Spectroscopic realization of large surface gap in a doped magnetic topological insulator.

Realization of the quantum anomalous Hall effect and axion electrodynamics in topological materials are among the paradigmatic phenomena in condensed matter physics. Recently, signatures of both phases are observed to exist in thin films of MnBi$_2$Te$_4$, a stoichiometric antiferromagnetic topological insulator. Direct evidence of the bulk topological magnetoelectric response in an axion insulator requires an energy gap at its topological surface state (TSS).

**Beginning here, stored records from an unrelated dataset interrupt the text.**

--- config.mk ---
export PLATFORM = sky130hd
export DESIGN_NAME = lsu_seq
export DESIGN_NICKNAME = d
export VERILOG_FILES = /design/src/rtl/lsu_seq.sv
export SDC_FILE = /design/constraint.sdc
export NUM_CORES = 1
export LEC_CHECK = 0
export CORE_MARGIN = 4
export CORE_UTILIZATION = 50
export DETAILED_ROUTE_END_ITERATION = 16
export PLACE_DENSITY_LB_ADDON = 0.25
export SLEW_MARGIN = 20
export SYNTH_ARGS = -nofsm -noshare
export SYNTH_HDL_FRONTEND = slang
export SYNTH_SLANG_ARGS = --single-unit
--- constraint.sdc ---
create_clock -name clk -period 4.6 [get_ports clk]
set_clock_uncertainty 0.15 [all_clocks]
set_input_delay 0.46 -clock clk [delete_from_list [all_inputs] [get_ports clk]]
set_output_delay 0.46 -clock clk [all_outputs]
set_load 0.02 [all_outputs]
--- src/rtl/lsu_seq.sv ---
// Load/store sequencer: one access at a time over a req/gnt/rvalid word memory.
// Misaligned accesses become two aligned beats; load data is merged and extended.
module lsu_seq #(
  parameter bit SPLIT_MISALIGNED = 1'b1
) (
  input  logic        clk,
  input  logic        rst_n,
  input  logic        req_valid,
  output logic        req_ready,
  input  logic        req_we,
  input  logic [2:0]  req_size,
  input  logic [31:0] req_addr,
  input  logic [31:0] req_wdata,
  output logic        resp_valid,
  input  logic        resp_ready,
  output logic [31:0] resp_rdata,
  output logic        resp_err,
  output logic        mem_req,
  input  logic        mem_gnt,
  output logic        mem_we,
  output logic [31:0] mem_addr,
  output logic [31:0] mem_wdata,
  output logic [3:0]  mem_wmask,
  input  logic        mem_rvalid,
  input  logic [31:0] mem_rdata
);

  localparam logic [2:0] S_IDLE  = 3'd0;
  localparam logic [2:0] S_BEAT0 = 3'd1;
  localparam logic [2:0] S_WAIT0 = 3'd2;
  localparam logic [2:0] S_BEAT1 = 3'd3;
  localparam logic [2:0] S_WAIT1 = 3'd4;
  localparam logic [2:0] S_RESP  = 3'd5;

  logic [2:0]  state_q, state_d;
  logic        we_q, two_beat_q, err_q;
  logic [2:0]  size_q;
  logic [31:0] addr_q, wdata_q, lo_q, rdata_q;

  logic        req_two_beat, req_illegal;
  logic [1:0]  off;
  logic [3:0]  base_mask;
  logic [7:0]  m8;
  logic [63:0] w64;
  logic [31:0] lo_src, d, ext;
  logic [23:0] hi_src;

  // NOTE: every signal written in an always_comb gets a default first so no
  // path leaves it unassigned, which would otherwise infer a latch.
  always_comb begin
    req_two_beat = 1'b0;
    case (req_size[1:0])
      2'd1:    req_two_beat = (req_addr[1:0] == 2'd3);
      2'd2:    req_two_beat = (req_addr[1:0] != 2'd0);
      default: req_two_beat = 1'b0;
    endcase
    req_illegal = (req_size == 3'd3) || (req_size == 3'd6) || (req_size == 3'd7) ||
                  (req_we && req_size[2]) || (req_two_beat && !SPLIT_MISALIGNED);
  end

  assign off = addr_q[1:0];

  // Store lanes: shift data and byte mask across a 64-bit window spanning both beats.
  always_comb begin
    case (size_q[1:0])
      2'd0:    base_mask = 4'b0001;
      2'd1:    base_mask = 4'b0011;
      default: base_mask = 4'b1111;
    endcase
    m8  = {4'b0000, base_mask} << off;
    w64 = {32'd0, wdata_q} << {off, 3'b000};
  end

  // Load merge: the second beat supplies the upper bytes; single-beat uses zeros.
  always_comb begin
    lo_src = (state_q == S_WAIT1) ? lo_q : mem_rdata;
    hi_src = (state_q == S_WAIT1) ? mem_rdata[23:0] : 24'd0;
    case (off)
      2'd0:    d = lo_src;
      2'd1:    d = {hi_src[7:0],  lo_src[31:8]};
      2'd2:    d = {hi_src[15:0], lo_src[31:16]};
      default: d = {hi_src[23:0], lo_src[31:24]};
    endcase
    case (size_q)
      3'd0:    ext = {{24{d[7]}}, d[7:0]};
      3'd1:    ext = {{16{d[15]}}, d[15:0]};
      3'd4:    ext = {24'd0, d[7:0]};
      3'd5:    ext = {16'd0, d[15:0]};
      default: ext = d;
    endcase
  end

  always_comb begin
    state_d = state_q;
    case (state_q)
      S_IDLE:  if (req_valid)  state_d = req_illegal ? S_RESP : S_BEAT0;
      S_BEAT0: if (mem_gnt)    state_d = S_WAIT0;
      S_WAIT0: if (mem_rvalid) state_d = two_beat_q ? S_BEAT1 : S_RESP;
      S_BEAT1: if (mem_gnt)    state_d = S_WAIT1;
      S_WAIT1: if (mem_rvalid) state_d = S_RESP;
      S_RESP:  if (resp_ready) state_d = S_IDLE;
      default: state_d = S_IDLE;
    endcase
  end

  // NOTE: sequential state uses non-blocking assignments so every register
  // samples pre-edge values, independent of statement order.
  always_ff @(posedge clk or negedge rst_n) begin
    if (!rst_n) begin
      state_q    <= S_IDLE;
      we_q       <= 1'b0;
      two_beat_q <= 1'b0;
      err_q      <= 1'b0;
      size_q     <= 3'd0;
      addr_q     <= 32'd0;
      wdata_q    <= 32'd0;
      lo_q       <= 32'd0;
      rdata_q    <= 32'd0;
    end else begin
      state_q <= state_d;
      if (state_q == S_IDLE && req_valid) begin
        we_q       <= req_we;
        size_q     <= req_size;
        addr_q     <= req_addr;
        wdata_q    <= req_wdata;
        two_beat_q <= req_two_beat;
        err_q      <= req_illegal;
        rdata_q    <= 32'd0;
      end
      if (state_q == S_WAIT0 && mem_rvalid) begin
        lo_q <= mem_rdata;
        if (!two_beat_q) rdata_q <= we_q ? 32'd0 : ext;
      end
      if (state_q == S_WAIT1 && mem_rvalid) rdata_q <= we_q ? 32'd0 : ext;
    end
  end

  assign req_ready  = (state_q == S_IDLE);
  assign resp_valid = (state_q == S_RESP);
  assign resp_rdata = resp_valid ? rdata_q : 32'd0;
  assign resp_err   = resp_valid & err_q;

  assign mem_req   = (state_q == S_BEAT0) || (state_q == S_BEAT1);
  assign mem_we    = mem_req & we_q;
  assign mem_addr  = !mem_req ? 32'd0 :
                     (state_q == S_BEAT1) ? {addr_q[31:2] + 30'd1, 2'b00} : {addr_q[31:2], 2'b00};
  assign mem_wdata = !mem_we ? 32'd0 : (state_q == S_BEAT1) ? w64[63:32] : w64[31:0];
  assign mem_wmask = !mem_we ? 4'd0  : (state_q == S_BEAT1) ? m8[7:4]    : m8[3:0];

endmodule

# [Word-level counts from Yosys, hierarchy flattened]
# Cells that the tools add are included.
[totals] latch_bits=0 ram_bits=0 regBits=137 out_inout_bits=105 n_memories=0 mem_bits_ro=0
[op_classes] reduce_logical=14 n_mul=0 bitwise_logic=2 mux=27 shifts=2 n_eq_ne=23 div_mod_pow=0 n_addsub=1 n_lt_le_gt_ge=0
[op_table] cell="32-bit two-way mux" n=11
[op_table] cell="32-bit case mux with 4 select lines" n=1
[op_table] cell="32-bit case mux with 3 select lines" n=1
[op_table] cell="32-bit by 5-bit << shifter with 64-bit output" n=1
[op_table] cell="30-bit by 1-bit adder with 30-bit output, second input constant" n=1
[op_table] cell="24-bit two-way mux" n=1
[op_table] cell="3-bit two-way mux" n=8
[op_table] cell="3-bit == test, second input constant" n=6
[op_table] cell="3-bit case mux with 6 select lines" n=1
[op_table] cell="2-bit != test, second input constant" n=5
[op_table] cell="3-bit by 2-bit == test with 1-bit output, second input constant" n=3
[op_table] cell="4-bit two-way mux" n=2
[op_table] cell="4-bit case mux with 2 select lines" n=1
[op_table] cell="4-bit by 2-bit << shifter with 8-bit output" n=1
[op_table] cell="2-bit by 1-bit == test with 1-bit output, second input constant" n=3
[op_table] cell="2-bit == test, second input constant" n=3
[op_table] cell="3-bit by 1-bit == test with 1-bit output, second input constant" n=2
[op_table] cell="3-bit logical NOT" n=2
[op_table] cell="6-bit AND reduction" n=1
[op_table] cell="1-bit logical AND" n=4
[op_table] cell="2-bit logical NOT" n=2
[op_table] cell="1-bit logical OR" n=4
[op_table] cell="1-bit AND" n=2
[op_table] cell="2-bit by 1-bit != test with 1-bit output, second input constant" n=1
[op_table] cell="2 further kinds" n=2

# [Logic depth before layout (Yosys ltp)]
# Gate-level depths: netlist of run 1.
[logic_depth] word_depth=8 ltp_mapped=8

# [Least setup slack after synthesis of run 1]
# No wires, ideal clock.
[synth_path] path_kind="register to output" from="register addr_q[1]" to="output port mem_wdata[26]" setup_slack_ns=1.986 required_time_ns=3.990 path_stages_with_launch=8 t_arrival_ns=2.004 cell_sequence="dfrtp_1 buf_2 buf_2 clkbuf_1 buf_2 buf_2 nor2_1 a211oi_1"
[synth_via] elab_chain_cells=3
[synth_lines] element="start, declared" line="38" text="logic [31:0] addr_q, wdata_q, lo_q, rdata_q;"
[synth_lines] element="start signal, assigned" line="124" text="addr_q <= req_addr;"
[synth_lines] element="32-bit by 5-bit << shifter with 64-bit output" line="71" text="w64 = {32'd0, wdata_q} << {off, 3'b000};"
[synth_lines] element="32-bit two-way mux (2 in a row)" line="147" text="assign mem_wdata = !mem_we ? 32'd0 : (state_q == S_BEAT1) ? w64[63:32] : w64[31:0];"
[synth_lines] element="end, declared" line="22" text="output logic [31:0] mem_wdata,"
# Every way passes these cells.

# [Worst setup path in the final report of run 1]
[layout_path] from="register state_q[1]" to="output port mem_addr[11]"
[layout_via] elab_chain_cells=3 word_cells_on_any_way=5
[layout_lines] element="start, declared" line="35" text="logic [2:0] state_q, state_d;"
[layout_lines] element="start signal, assigned" line="120" text="state_q <= state_d;"
[layout_lines] element="3-bit by 2-bit == test with 1-bit output or 3-bit by 1-bit == test with 1-bit output (tied branches)" line="143, 146"
[layout_lines] element="32-bit two-way mux or 1-bit logical OR (tied branches)" line="146, 143"
[layout_lines] element="32-bit two-way mux (*)" line="145" text="assign mem_addr = !mem_req ? 32'd0 :"
[layout_lines] element="end, declared" line="21" text="output logic [31:0] mem_addr,"
# Every way passes the cells marked *; elsewhere a longest branch is shown, timed or not.

==> flow_summary_export.csv, run 1 <==
group,metric,value,unit
worst_setup_path,path_buf_inv,2,
sta,rsz0062_at_grt,"no",
route,vias,8026,
power_and_ir_drop,worst_ir_drop_vdd,0.3954,mV
synthesis,synth_top_area_frac,0.3888,
synthesis,avgSynthCellArea,9.574,um2
sta,finalSetupViolations,0,
route,postRouteAntennaNets,0,
route,avgRoutedWirePerCell,19.29,um
grt,grtUsageTotal,0.2605,
die,dieArea,19820,um2
synthesis,yosysWarnings,0,
clock_tree,cts_tree,"yes",
worst_setup_path,path_cells,"buf_4 > and3b_1 > nand3_1 > or3_1 > xor2_1 > nor2_1 > clkdlybuf4s50_1",
clock_tree,htree_num_levels,4,
clock_tree,cts_inserted_buffers,17,
die,core_area,17300,um2
final_layout,area_delta_synth_final,32.52,%
clock_tree,clkTransAtPathRegs,0.06,ns
grt,grt_max_degree,80,
placed_design,pre_cts_ws,1.105,ns
route,totalWireLength,25.62,mm
power_and_ir_drop,power_density,684.4,nW/um2
synthesis,synth_edf_count,0,
synthesis,ys.flop_type,"dfrtp_1",
sta,finalCriticalPeriod,3.959,ns
grt,use_met2,0.4249,
grt,top_usage_layer,"met2",
die,initial_utilization,0.5098,
worst_setup_path,r2r_start,"state_q[1]",
route,first_pass_iters,5,
final_layout,drive_above_1_share,0.1677,
die,io_pins,211,
power_and_ir_drop,finalPower,7.997,mW
grt,use_met1,0.3343,
clock_tree,clk_path_buf_depth,2,
route,avgViaCountPerCell,6.044,
die,rows,48,
final_layout,fillers,1347,
worst_setup_path,arrival,3.35,ns
worst_hold_path,hold_class,"flop to flop",
placed_design,place.gp.congestion,0.8831,
clock_tree,clock-root-buffer,"clkbuf_16",
sta,setup_slack,0.6414,ns
sta,worst_pin_slew,1.079,ns
die,dieWidth,140.8,um
clock_tree,cts.sinks,137,
worst_setup_path,cp-end-kind,"primary output",
synthesis,synth.distinct_cells,69,
final_layout,n_antenna_cell,0,
worst_setup_path,criticalPathCategory,"flop to primary output",
sta,holdWs,0.3276,ns
synthesis,ys_async_sr_fraction,1.000,
synthesis,synth_area,8817,um2
clock_tree,insertion_delay,0.42,ns
route,drtIter0Drc,610,
worst_setup_path,crit_fanout,18,
sta,slew_headroom,0.2807,
worst_hold_path,worstHoldStart,"rdata_q[26]",
outcome,status,"finished clean",
final_layout,fin_nets,1201,
grt,grt_pass1_wl,41.40,mm
synthesis,synth_cells,921,
synthesis,synth-seq-area-share,0.3888,
final_layout,final_common_cell,"clkdlybuf4s50_1",
job,cap_violations,0,
sta,period_share,0.8606,
sta,tns,0,ns
worst_setup_path,cp_slowest_stage_delay,0.71,ns
die,die_h,140.8,um
sta,hold_viol_final,0,
worst_setup_path,cp-start-kind,"flop",
final_layout,layout_common_cells,"clkdlybuf4s50_1 (207), dfrtp_1 (135), mux2_2 (102)",
worst_setup_path,crit_required,3.99,ns
synthesis,synth_area_leaders,"dfrtp_1 (39%), mux2_2 (13%), nor2_1 (3.8%), nand2_1 (3.7%), mux2i_1 (3.6%)",
sta,max_freq,0.2526,GHz
worst_setup_path,cp_slowest_cell,"dfrtp_1",
placed_design,io_buffers,208,
grt,first_global_vias,7918,
placed_design,dp_hpwl,17.77,mm
power_and_ir_drop,p_leak,4.684,nW
worst_setup_path,crit_family,"simple AND/OR/NAND/NOR gates",
grt,antenna_found_initial,0,
clock_tree,cts_resized,0,
synthesis,yosys.area.top_type,"dfrtp_1",
synthesis,synth_seq_cells,137,
grt,met3_usage,0.06886,
grt,grt.overflow.total,0,
route,drc,0,
sta,report.final.slew_viol_count,0,
worst_setup_path,crit_start,"state_q[1]",
## worst register-to-register path, stage by stage (launching register included)
cell and delay (ns):
dfrtp_1 0.71, or3b_1 0.93, a211oi_2 0.23, o2111a_2 0.36
nor4b_4 0.65, a211o_1 0.19
## metal layers
layer  wire (um)  up-vias
li1            -     3681
met1       10680     3908
met2       12150      375
met3        2033       62
met4         755        0
met5           0        -
## layout make-up
| cell class | count | area [um2] | area share |
|---|---|---|---|
| clock inverters | 12 | 245.2 | 0.02099 |
| well taps | 225 | 281.5 | 0.02409 |
| repair buffers | 224 | 2206 | 0.1888 |
| multi-input cells | 697 | 5014 | 0.4291 |
| flip-flops and latches | 137 | 3433 | 0.2938 |
| clock buffers | 19 | 452.9 | 0.03876 |
| inverters | 14 | 52.55 | 0.004497 |
## what timing repair did
item	in CTS	in global routing
endpoints found under the hold margin	54	0
hold buffers	1	0
endpoints found under the setup margin	0	0
buffers inserted	0	0
## stage by stage
step	instances	util	instance area [um2]
floorplan	922	-	8821
global placement	1296	0.6346	10980
detailed placement	1296	0.6346	10980
CTS	1328	0.6756	11690
global route	1328	0.6756	11690
finish	1328	0.6756	11690
## cell families after synthesis
group	count (synthesis)	share of synthesized area
AOI/OAI and AO/OA	186	0.1462
muxes	150	0.2053
and+or+nand+nor	327	0.1819
other	1	0.0004253
adders and majority gates	4	0.005676
buffers and inverters	88	0.04385
xor gates and xnor gates	28	0.02781
DFF	137	0.3888
## synth_stat cells, types with 13 or more instances
library cell    n
buf_2          33
inv_1          13
mux2_2        102
a211o_1        16
nor2_1         90
and2_1         36
nand3_1        21
clkbuf_1       29
mux2i_1        32
nand2_1        87
nor3_1         41
xnor2_1        21
dfrtp_1       137
o21ai_0        25
mux4_2         14
a21oi_1        53
a22oi_1        16
## where the power goes
group | internal, mW | switching, mW | total [mW]
registers | 1.79 | 0.654 | 2.45
clock network | 1.10 | 0.532 | 1.63
logic | 1.87 | 2.05 | 3.92
## registers in the layout (all words and copies together) (netlist names)
register	flops
state_q	3
we_q	1
err_q	1
rdata_q	32
two_beat_q	1
addr_q	32
wdata_q	32
lo_q	32
size_q	3
## final timing paths
path                           endpoint  slack (ns)  cells past startpoint
max                        mem_addr[11]        0.64                      7
min                         rdata_q[26]        0.33                      1
max reg2reg                 rdata_q[10]        1.33                      5
min reg2reg                 rdata_q[26]        0.33                      1
max in group asynchronous   wdata_q[31]        2.88                      3
min in group asynchronous       lo_q[2]        0.44                      2
Note: power is estimated with default switching activity, not from simulation.
==> run 2, diff against run 1 <==
--- a/config.mk
+++ b/config.mk
@@ -5,6 +5,7 @@
 export SDC_FILE = /design/constraint.sdc
 export NUM_CORES = 1
 export LEC_CHECK = 0
+export CAP_MARGIN = 5
 export CORE_MARGIN = 4
 export CORE_UTILIZATION = 50
 export DETAILED_ROUTE_END_ITERATION = 16
==> results of run 2 <==
Final layout, timing and power as in run 1 (identical DEF).
==> run 3, diff against run 2 <==
--- a/config.mk
+++ b/config.mk
@@ -9,7 +9,7 @@
 export CORE_MARGIN = 4
 export CORE_UTILIZATION = 50
 export DETAILED_ROUTE_END_ITERATION = 16
-export PLACE_DENSITY_LB_ADDON = 0.25
+export PLACE_DENSITY = 0.84
 export SLEW_MARGIN = 20
 export SYNTH_ARGS = -nofsm -noshare
 export SYNTH_HDL_FRONTEND = slang
==> run 3 against run 2 <==
Against the previous run:
- die area did not move
- clock-buffer cell count fell by 1
- via count rose by 0.93%
- final cell count barely moved
- clock power fell by 14%
- maximum frequency rose by 2.5%
- critical path depth rose by 2
- wire length rose by 1.3%
- critical path type unchanged
- largest power group unchanged
==> flow_summary_export.csv, run 3 (same netlist as run 1, synthesis figures left out) <==
group,metric,value,unit
grt,first_global_vias,7796,
route,avgViaCountPerCell,6.096,
clock_tree,cts_tree,"yes",
die,io_pins,211,
grt,antenna_found_initial,1,
final_layout,seqCellArea,3433,um2
route,drc,0,
final_layout,multi_input_area,5015,um2
worst_setup_path,r2r_start,"state_q[1]",
sta,finalCriticalPeriod,3.864,ns
route,first_pass_iters,7,
worst_setup_path,reg2reg_setup_slack,1.50,ns
route,postRouteAntennaNets,0,
worst_setup_path,path_buf_inv,5,
die,die_h,140.8,um
final_layout,fin_nets,1200,
final_layout,fillers,1327,
worst_setup_path,cp-start-kind,"flop",
clock_tree,clock-root-buffer,"clkbuf_16",
power_and_ir_drop,switching_power,3.304,mW
die,dieArea,19820,um2
power_and_ir_drop,combinationalPowerShare,0.513,
worst_setup_path,criticalPathCategory,"flop to primary output",
clock_tree,cts_inserted_buffers,17,
worst_setup_path,cp-end-kind,"primary output",
worst_setup_path,endpoint,"mem_wdata[27]",
clock_tree,insertion_delay,0.42,ns
worst_setup_path,crit_required,3.99,ns
grt,grt_max_degree,80,
die,dieWidth,140.8,um
sta,max_freq,0.2588,GHz
power_and_ir_drop,worst_ir_drop_vdd,0.4104,mV
route,avgRoutedWirePerCell,19.52,um
die,core_area,17300,um2
worst_hold_path,hold_class,"flop to flop",
job,cap_violations,0,
grt,grt_pass1_wl,41.57,mm
worst_setup_path,crit_fanout,32,
worst_setup_path,crit_family,"buffers and inverters",
die,initial_utilization,0.5098,
die,rows,48,
worst_setup_path,cp_slowest_cell,"clkdlybuf4s50_1",
sta,slew_headroom,0.3019,
worst_setup_path,arrival,3.25,ns
power_and_ir_drop,power_density,674.9,nW/um2
worst_setup_path,timing.rr.end,"rdata_q[22]",
final_layout,layout_common_cells,"clkdlybuf4s50_1 (207), dfrtp_1 (135), mux2_2 (102)",
worst_setup_path,cp.depth,9,
sta,worst_pin_slew,1.047,ns
power_and_ir_drop,pwr-share-seq,0.308,
clock_tree,htree_num_levels,4,
sta,rsz0062_at_grt,"no",
sta,finalSetupViolations,0,
route,vias,8101,
placed_design,io_buffers,208,
worst_setup_path,cp_slowest_stage_delay,0.67,ns
final_layout,final_common_cell,"clkdlybuf4s50_1",
power_and_ir_drop,p_clk_frac,0.179,
placed_design,place.gp.congestion,0.9509,
worst_setup_path,crit_start,"state_q[2]",
worst_setup_path,path_cells,"inv_1 > nand2_1 > buf_4 > inv_1 > nand2_1 > buf_4 > or2_2 > a211oi_1 > clkdlybuf4s50_1",
clock_tree,clk_path_buf_depth,2,
power_and_ir_drop,p_leak,4.632,nW
placed_design,dp_hpwl,18.74,mm
sta,period_share,0.8399,
sta,report.final.slew_viol_count,0,
clock_tree,clkTransAtPathRegs,0.06,ns
route,totalWireLength,25.94,mm
grt,grt.overflow.total,0,
outcome,status,"finished clean",
route,drtIter0Drc,828,
power_and_ir_drop,switching_share,0.4225,
clock_tree,cts.sinks,137,
sta,hold_viol_final,0,
grt,grtUsageTotal,0.2597,
power_and_ir_drop,finalPower,7.819,mW
worst_setup_path,worstRegToRegCells,5,
sta,tns,0,ns
power_and_ir_drop,p_int,4.515,mW
final_layout,drive_above_1_share,0.1677,
final_layout,area_delta_synth_final,31.39,%
[run 3: cell count changes in the layout (fill, tap and decap cells not counted), sizes merged]
cell / previous run / this run
clkbuf: 19 / 18
inv: 14 / 16
bufinv: 7 / 3
clkinv: 4 / 7
buf: 16 / 15
clkinvlp: 1 / 2
diode: 0 / 1
[run 3: area by class of cell]
type                            count  share of cell area
Sequential cell                   137              0.2964
Multi-Input combinational cell    697              0.4329
Inverter                           14            0.004536
Antenna cell                        1           0.0002160
Clock inverter                     14             0.01490
Timing Repair Buffer              223              0.1898
Clock buffer                       18             0.03704
Tap cell                          225             0.02430
[run 3: per-stage QoR]
stage,worst slack [ns],instance area (um2),util,hold WS [ns],cells
CTS,0.7563,11580,0.6696,0.3260,1328
finish,0.7364,11580,0.6698,0.3232,1329
detailed placement,1.209,10970,0.6342,0.3120,1295
global placement,1.273,10970,0.6342,0.3085,1295
floorplan,1.986,8821,-,0.01441,922
global route,0.5347,11580,0.6698,0.3409,1329
[run 3: power by group through the flow]
stage	combinational, mW	sequential (mW)	clock [mW]
detailed placement	3.95	2.41	0
global route	4.33	2.49	1.48
global placement	3.86	2.36	0
CTS	3.98	2.39	1.42
finish	4.01	2.41	1.40
floorplan	2.93	2.13	0
[run 3: worst min-delay path by stage]
stage           startpoint     endpoint  depth (start not counted)
5_1_grt        rdata_q[16]  rdata_q[16]                          2
6_report       rdata_q[16]  rdata_q[16]                          2
3_3_place_gp         rst_n  wdata_q[18]                          1
4_1_cts        rdata_q[21]  rdata_q[21]                          2
3_5_place_dp   rdata_q[21]  rdata_q[21]                          2
2_1_floorplan        rst_n    addr_q[0]                          0
[run 3: per-layer routing]
metal | vias up | global-route usage | wire length, um
li1 | 3685 | - | -
met5 | - | 0 | 0
met3 | 70 | 0.07700 | 2622
met4 | 0 | 0.09893 | 881
met2 | 449 | 0.4037 | 11920
met1 | 3897 | 0.3444 | 10520
[run 3: repair_timing]
item | in CTS | in global routing
buffers inserted | 0 | 0
hold buffers | 1 | 0
gates resized for setup | 0 | 0
hold endpoints to repair | 55 | 0
[run 3: tightest hold or removal path, cell delays in order, from the launching register on]
cell     delay [ns]
dfrtp_1        0.33
nand2_1        0.05
o31ai_1        0.05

However, independent spectroscopic experiments revealed that such a surface gap is absent, or much smaller than previously thought, in MnBi$_2$Te$_4$. Here, we utilize angle resolved photoemission spectroscopy and density functional theory calculations to demonstrate that a sizable TSS gap unexpectedly exists in Sb-doped MnBi$_2$Te$_4$. This gap is found to be topologically nontrivial, insensitive to the bulk antiferromagnetic-paramagnetic transition, while enlarges along with increasing Sb concentration. Our work shows that Mn(Bi$_{1-x}$Sb$_x$)$_2$Te$_4$ is a potential platform to observe the key features of the high-temperature axion insulator state, such as the topological magnetoelectric responses and half-integer quantum Hall effects.